Maximization of Digital Photon Counter efficiency when using Neighbor Logic

Digital Photon Counters (DPCs) are a new technology capable of detecting light similar to a Silicon Photomultiplier. In previous work we characterized the Philips DPC-3200-22_C DPC array for use in small-animal PET. Among other performance aspects studied was a reduction in detector efficiency from Neighbor Logic (NL) malfunction. NL forces neighboring DPC elements into a readout cycle after the first DPC is triggered, and was found to be necessary to readout a finely pixelated array of scintillator crystals. In previous work a detected event was discarded from the data set when NL malfunctioned for the Anger Logic coordinate could not be properly calculated. When the missing DPC is sufficiently far from the crystal of interaction, the Anger Logic coordinate is altered by enough that it cannot be identified using the crystal identification map (CIM; segmented histogram of Anger Logic coordinates) created from events in which all DPCs reported.
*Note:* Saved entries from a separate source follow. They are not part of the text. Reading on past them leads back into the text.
<file path="src/rtl/imem_loader.sv">
// Byte-stream instruction memory loader with a combinational fetch port.
// Optional feature: define IMEM_LOAD_CHECKSUM_EN to enable the load_sum byte checksum.
module imem_loader #(
    parameter int ADDR_BITS = 4
) (
    input  logic                 clk,
    input  logic                 rst_n,
    input  logic                 load_en,
    input  logic                 byte_valid,
    input  logic [7:0]           byte_data,
    output logic                 byte_ready,
    input  logic [ADDR_BITS-1:0] fetch_addr,
    output logic [31:0]          fetch_data,
    output logic                 load_busy,
    output logic                 load_done,
    output logic [ADDR_BITS:0]   word_count,
    output logic [7:0]           load_sum
);

    localparam int          DEPTH = 1 << ADDR_BITS;
    localparam logic [31:0] NOP   = 32'h0000_0013;

    typedef enum logic [1:0] {
        S_IDLE,
        S_LOAD,
        S_DONE
    } state_e;

    state_e               state_q, state_d;
    logic [1:0]           idx_q, idx_d;
    logic [ADDR_BITS-1:0] waddr_q, waddr_d;
    logic [ADDR_BITS:0]   wcnt_q, wcnt_d;
    logic [23:0]          asm_q, asm_d;
    logic [31:0]          mem_q [DEPTH];
    logic [31:0]          mem_d [DEPTH];
    logic                 accept;
    logic                 load_start;

    // Next-state logic: byte assembly, word write-back and load sequencing.
    always_comb begin
        state_d    = state_q;
        idx_d      = idx_q;
        waddr_d    = waddr_q;
        wcnt_d     = wcnt_q;
        asm_d      = asm_q;
        mem_d      = mem_q;
        accept     = 1'b0;
        load_start = 1'b0;
        unique case (state_q)
            S_IDLE: begin
                if (load_en) begin
                    load_start = 1'b1;
                    state_d    = S_LOAD;
                    idx_d      = '0;
                    waddr_d    = '0;
                    wcnt_d     = '0;
                end
            end
            S_LOAD: begin
                accept = byte_valid;
                if (accept) begin
                    if (idx_q == 2'd3) begin
                        mem_d[waddr_q] = {byte_data, asm_q};
                        waddr_d        = waddr_q + ADDR_BITS'(1);
                        wcnt_d         = wcnt_q + (ADDR_BITS + 1)'(1);
                        idx_d          = '0;
                        if (&waddr_q) begin
                            state_d = S_DONE;
                        end
                    end else begin
                        // Shift in from the top so byte 0 ends up in [7:0].
                        asm_d = {byte_data, asm_q[23:8]};
                        idx_d = idx_q + 2'd1;
                    end
                end
                // Dropping load_en abandons any partially assembled word.
                if (!load_en) begin
                    state_d = S_IDLE;
                    idx_d   = '0;
                end
            end
            S_DONE: begin
                if (!load_en) begin
                    state_d = S_IDLE;
                end
            end
            default: state_d = S_IDLE;
        endcase
    end

    // State and memory registers; reset refills the memory with NOPs.
    always_ff @(posedge clk) begin
        if (!rst_n) begin
            state_q <= S_IDLE;
            idx_q   <= '0;
            waddr_q <= '0;
            wcnt_q  <= '0;
            asm_q   <= '0;
            for (int i = 0; i < DEPTH; i++) begin
                mem_q[i] <= NOP;
            end
        end else begin
            state_q <= state_d;
            idx_q   <= idx_d;
            waddr_q <= waddr_d;
            wcnt_q  <= wcnt_d;
            asm_q   <= asm_d;
            mem_q   <= mem_d;
        end
    end

`ifdef IMEM_LOAD_CHECKSUM_EN
    logic [7:0] sum_q, sum_d;

    // Running mod-256 sum of accepted bytes, cleared on load entry.
    always_comb begin
        sum_d = sum_q;
        if (load_start) begin
            sum_d = '0;
        end else if (accept) begin
            sum_d = sum_q + byte_data;
        end
    end

    // Checksum register.
    always_ff @(posedge clk) begin
        if (!rst_n) begin
            sum_q <= '0;
        end else begin
            sum_q <= sum_d;
        end
    end

    assign load_sum = sum_q;
`else
    assign load_sum = 8'h00;
`endif

    assign byte_ready = (state_q == S_LOAD);
    assign load_busy  = (state_q == S_LOAD);
    assign load_done  = (state_q == S_DONE);
    assign word_count = wcnt_q;
    assign fetch_data = (state_q == S_LOAD) ? NOP : mem_q[fetch_addr];

endmodule
</file>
However, the event may still hold enough information to accurately identify the crystal of interaction through using a CIM generated solely using events where that particular DPC malfunctioned. Here we propose that separate CIMs be used for each permutation of missing DPC elements when NL malfunction occurs. We found that detection efficiency is improved for all combinations of device settings tested. For easier to pass trigger schemes (TSs, which set a statistical minimum threshold of cell breakdowns to trigger the DPC) where NL count loss was significant, there was a very large improvement in efficiency (i.e. 87 to 52% loss for the easiest scheme). This method of event recovery leads to no degradation in timing resolution and a minimal degradation in energy resolution. Use of this method could allow one to use lower TSs which have excellent timing resolution compared to TS4, which was previously found to be necessary to preserve efficiency.